Ele escreveu estas cartas nas quais destacou sua formação literária e histórica. É um livro que foi republicado recentemente e que dá a ideia de como o Papa Luciani era um homem de grande cultura, de grande profundidade literária. E depois eu gostaria de mencionar a positio que foi reescrita para circulação pública, que é a biografia oficial da postulação. Há também um artigo escrito sobre a morte do Papa.
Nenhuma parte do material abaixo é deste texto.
$ cat config.mk
export PLATFORM = sky130hd
export DESIGN_NAME = gbp_front_flat
export DESIGN_NICKNAME = d
export VERILOG_FILES = /design/src/rtl/gbp_pkg.sv /design/src/rtl/gbp_if.sv /design/src/rtl/gbp_front.sv /design/src/flat_wrapper.sv
export SDC_FILE = /design/constraint.sdc
export NUM_CORES = 1
export LEC_CHECK = 0
export BUFFER_PORTS_ARGS = -buffer_cell sky130_fd_sc_hd__clkbuf_2
export CAP_MARGIN = 20
export CORE_MARGIN = 4
export CORE_UTILIZATION = 50
export CTS_CLUSTER_SIZE = 8
export DETAILED_ROUTE_END_ITERATION = 6
export GPL_TIMING_DRIVEN = 0
export PLACE_DENSITY = 0.9
export SLEW_MARGIN = 10
export SYNTH_ARGS = -nofsm -noshare
export SYNTH_HDL_FRONTEND = slang
export SYNTH_SLANG_ARGS = --single-unit
$ cat constraint.sdc
create_clock -name clk -period 2 [get_ports clk]
set_clock_uncertainty 0.15 [all_clocks]
set_input_delay 0 -clock clk [delete_from_list [all_inputs] [get_ports clk]]
set_output_delay 0 -clock clk [all_outputs]
set_load 0.02 [all_outputs]
$ cat src/rtl/gbp_pkg.sv
// ----------------------------------------------------------------------------
// gbp_pkg
// Shared types, constants and helpers for the gshare branch predictor.
// ----------------------------------------------------------------------------
package gbp_pkg;

    localparam int HISTORY_BITS  = 16;
    localparam int TABLE_ENTRIES = 65536;   // power of two

    localparam int ADDR_W = 16;
    localparam int CTR_W  = 2;
    localparam int CNT_W  = 32;
    localparam int HIST_W = HISTORY_BITS;
    localparam int IDX_W  = $clog2(TABLE_ENTRIES);
    localparam int RAW_W  = (HIST_W > ADDR_W) ? HIST_W : ADDR_W;

    typedef logic [ADDR_W-1:0] addr_t;
    typedef logic [CTR_W-1:0]  ctr_t;
    typedef logic [CNT_W-1:0]  cnt_t;
    typedef logic [HIST_W-1:0] hist_t;
    typedef logic [IDX_W-1:0]  idx_t;
    typedef logic [RAW_W-1:0]  raw_t;

    localparam ctr_t CTR_MIN      = ctr_t'(0);
    localparam ctr_t CTR_MAX      = ctr_t'(3);
    localparam ctr_t TAKEN_THRESH = ctr_t'(2);
    localparam cnt_t COUNT_MAX    = '1;
    localparam idx_t IDX_LAST     = idx_t'(TABLE_ENTRIES - 1);

    // stage 0 to stage 1
    typedef struct packed {
        logic valid;
        idx_t idx;
        logic taken;
    } issue_t;

    // table clearing sequencer
    typedef struct packed {
        logic busy;
        idx_t addr;
    } clear_t;

    // counter write-back
    typedef struct packed {
        logic we;
        idx_t idx;
        ctr_t ctr;
    } wr_t;

    function automatic cnt_t sat_inc(input cnt_t v);
        return (v == COUNT_MAX) ? v : v + cnt_t'(1);
    endfunction

    function automatic ctr_t ctr_step(input ctr_t c, input logic taken);
        ctr_t r;
        if (taken)
        begin
            r = (c == CTR_MAX) ? c : c + ctr_t'(1);
        end
        else
        begin
            r = (c == CTR_MIN) ? c : c - ctr_t'(1);
        end
        return r;
    endfunction

endpackage

$ cat src/rtl/gbp_if.sv
// ----------------------------------------------------------------------------
// gbp interfaces
// Valid/ready channels: resolved branches in, predictions out, config write.
// ----------------------------------------------------------------------------
interface branch_if;
    import gbp_pkg::*;

    logic  valid;
    logic  ready;
    addr_t branch_address;
    logic  outcome_taken;

    modport source (output valid, branch_address, outcome_taken, input ready);
    modport sink   (input valid, branch_address, outcome_taken, output ready);
endinterface


interface cfg_if;
    logic valid;
    logic ready;
    logic use_history;

    modport source (output valid, use_history, input ready);
    modport sink   (input valid, use_history, output ready);
endinterface

$ cat src/rtl/gbp_front.sv
// ----------------------------------------------------------------------------
// gbp_front
// Input acceptance, global history, table index and post-reset table clear.
// ----------------------------------------------------------------------------
module gbp_front (
    input  logic            clk,
    input  logic            rst_n,
    branch_if.sink          branch,
    cfg_if.sink             cfg,
    input  logic            adv,
    output logic            rd_en,
    output gbp_pkg::idx_t   rd_idx,
    output gbp_pkg::issue_t issue,
    output gbp_pkg::clear_t clr
);
    import gbp_pkg::*;

    logic   use_hist_reg, use_hist_next;
    hist_t  hist_reg, hist_next;
    logic   s1_valid_reg, s1_valid_next;
    idx_t   s1_idx_reg;
    logic   s1_taken_reg;
    logic   clr_busy_reg, clr_busy_next;
    idx_t   clr_addr_reg, clr_addr_next;
    logic   accept;
    raw_t   raw;
    idx_t   idx;

    assign cfg.ready    = 1'b1;
    assign branch.ready = !clr_busy_reg && adv;
    assign accept       = branch.valid && branch.ready;

    assign raw = raw_t'(branch.branch_address) ^ (use_hist_reg ? raw_t'(hist_reg) : '0);
    assign idx = idx_t'(raw);

    assign rd_en  = accept;
    assign rd_idx = idx;

    always_comb
    begin
        use_hist_next = cfg.valid ? cfg.use_history : use_hist_reg;
        hist_next     = accept ? hist_t'({hist_reg, branch.outcome_taken}) : hist_reg;
        s1_valid_next = adv ? accept : s1_valid_reg;
        clr_busy_next = clr_busy_reg && (clr_addr_reg != IDX_LAST);
        clr_addr_next = clr_busy_reg ? clr_addr_reg + idx_t'(1) : clr_addr_reg;
    end

    always_ff @(posedge clk or negedge rst_n)
    begin
        if (!rst_n)
        begin
            use_hist_reg <= 1'b1;
            hist_reg     <= '0;
            s1_valid_reg <= 1'b0;
            clr_busy_reg <= 1'b1;
            clr_addr_reg <= '0;
        end
        else
        begin
            use_hist_reg <= use_hist_next;
            hist_reg     <= hist_next;
            s1_valid_reg <= s1_valid_next;
            clr_busy_reg <= clr_busy_next;
            clr_addr_reg <= clr_addr_next;
        end
    end

    always_ff @(posedge clk)
    begin
        if (accept)
        begin
            s1_idx_reg   <= idx;
            s1_taken_reg <= branch.outcome_taken;
        end
    end

    assign issue.valid = s1_valid_reg;
    assign issue.idx   = s1_idx_reg;
    assign issue.taken = s1_taken_reg;
    assign clr.busy    = clr_busy_reg;
    assign clr.addr    = clr_addr_reg;

    a_no_accept_while_clearing: assert property (@(posedge clk) disable iff (!rst_n)
        clr_busy_reg |-> !branch.ready)
        else $error("branch accepted during table clear");

    a_clear_runs_once: assert property (@(posedge clk) disable iff (!rst_n)
        !clr_busy_reg |=> !clr_busy_reg)
        else $error("table clear restarted");

    a_no_issue_while_clearing: assert property (@(posedge clk) disable iff (!rst_n)
        clr_busy_reg |-> !s1_valid_reg)
        else $error("branch in flight during table clear");

endmodule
Depois há suas homilias, que também podem ser ouvidas, porque muitas delas foram registradas, e o arquivo em suas homilias e discursos como Papa. É um pequeno livreto de 100-130 páginas, e também ali vemos um Papa muito, muito simples, com um considerável conhecimento teológico, que fala ao povo de Deus, se faz entender, se faz amar. Esta é uma forma de conhecê-lo: ele é um Pontífice que pode ser lido e que também será amado pelas leituras que deixou, em forma de escritos, homilias e também áudios e vídeos da época de seu pontificado.


Casa do Papa João Paulo I

Como postulador ou como pessoa que deve muito ao Papa Luciani, o senhor quis fazer este presente para Canale d'Agordo, a cidade natal, de comprar a casa onde nasceu Albino Luciani?
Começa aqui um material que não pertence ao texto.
`config.mk`:
```
export PLATFORM = sky130hd
export DESIGN_NAME = gbp_update_flat
export DESIGN_NICKNAME = d
export VERILOG_FILES = /design/src/rtl/gbp_pkg.sv /design/src/rtl/gbp_if.sv /design/src/rtl/gbp_update.sv /design/src/flat_wrapper.sv
export SDC_FILE = /design/constraint.sdc
export NUM_CORES = 1
export LEC_CHECK = 0
export ABC_CLOCK_PERIOD_IN_PS = 1900
export BUFFER_PORTS_ARGS = -buffer_cell sky130_fd_sc_hd__buf_2
export CAP_MARGIN = 20
export CORE_UTILIZATION = 24
export DETAILED_ROUTE_END_ITERATION = 12
export PLACE_DENSITY = 0.51
export SLEW_MARGIN = 20
export SYNTH_ARGS = -nofsm -noshare
export SYNTH_HDL_FRONTEND = slang
export SYNTH_SLANG_ARGS = --single-unit
export TNS_END_PERCENT = 5
```
`constraint.sdc`:
```
create_clock -name clk -period 1.9 [get_ports clk]
set_input_delay 0.19 -clock clk [delete_from_list [all_inputs] [get_ports clk]]
set_output_delay 0.19 -clock clk [all_outputs]
set_load 0.02 [all_outputs]
```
A casa, três anos atrás, foi comprada pela Diocese de Vittorio Veneto. Consegui disponibilizar a soma necessária e aceitei que a compra seria anunciada em agosto deste ano, quando fiz 80 anos. Disse que quando se tem 80 anos de idade, também se deve ser leve diante de Deus, então disse que se poderia contar sobre esta transação entre a diocese e os sobrinhos do Papa Luciani. A casa estava à venda e era necessário fazê-lo rapidamente, pois era bastante claro o itinerário rumo aos altares e por isso achei importante que pudéssemos comprar aquela casa. Ajudei à minha diocese, que agora a possui, e também fiz trabalhos de restauração. Agora eu acho que também se está organizando o jardim em frente à casa, precisamente para torná-lo visível e utilizável por ocasião da futura beatificação.

Acredito que esta casa será visitada por muitos peregrinos, porque Canale d'Agordo é uma cidadezinha que tem uma forte memória de seu concidadão, e por isso penso que a futura beatificação aumentará o interesse do povo cristão pelas raízes deste Pontífice, João Paulo I.

Aqueles quartos pequenos, mas confortáveis e a casa inteira também dizem muito sobre suas raízes, sobre sua simplicidade, mas também sobre a força da família que ele tinha atrás de si...

Certamente, ele viveu intensamente sua história familiar, com seus pais, depois com seus irmãos, irmãs e sobrinhos. Ele sempre voltou, mesmo quando era bispo, patriarca e cardeal, para ver a casa onde nasceu. Os visitantes ainda encontrarão o quarto onde ele nasceu. Ainda tem a estufa, e muitas outras lembranças e também o quarto onde ele ia às vezes descansar em uma breve estadia como bispo e cardeal. Canale d'Agordo é uma meta turística, mas acima de tudo é um destino de peregrinação que, creio, fará renascer a fé de muitos peregrinos.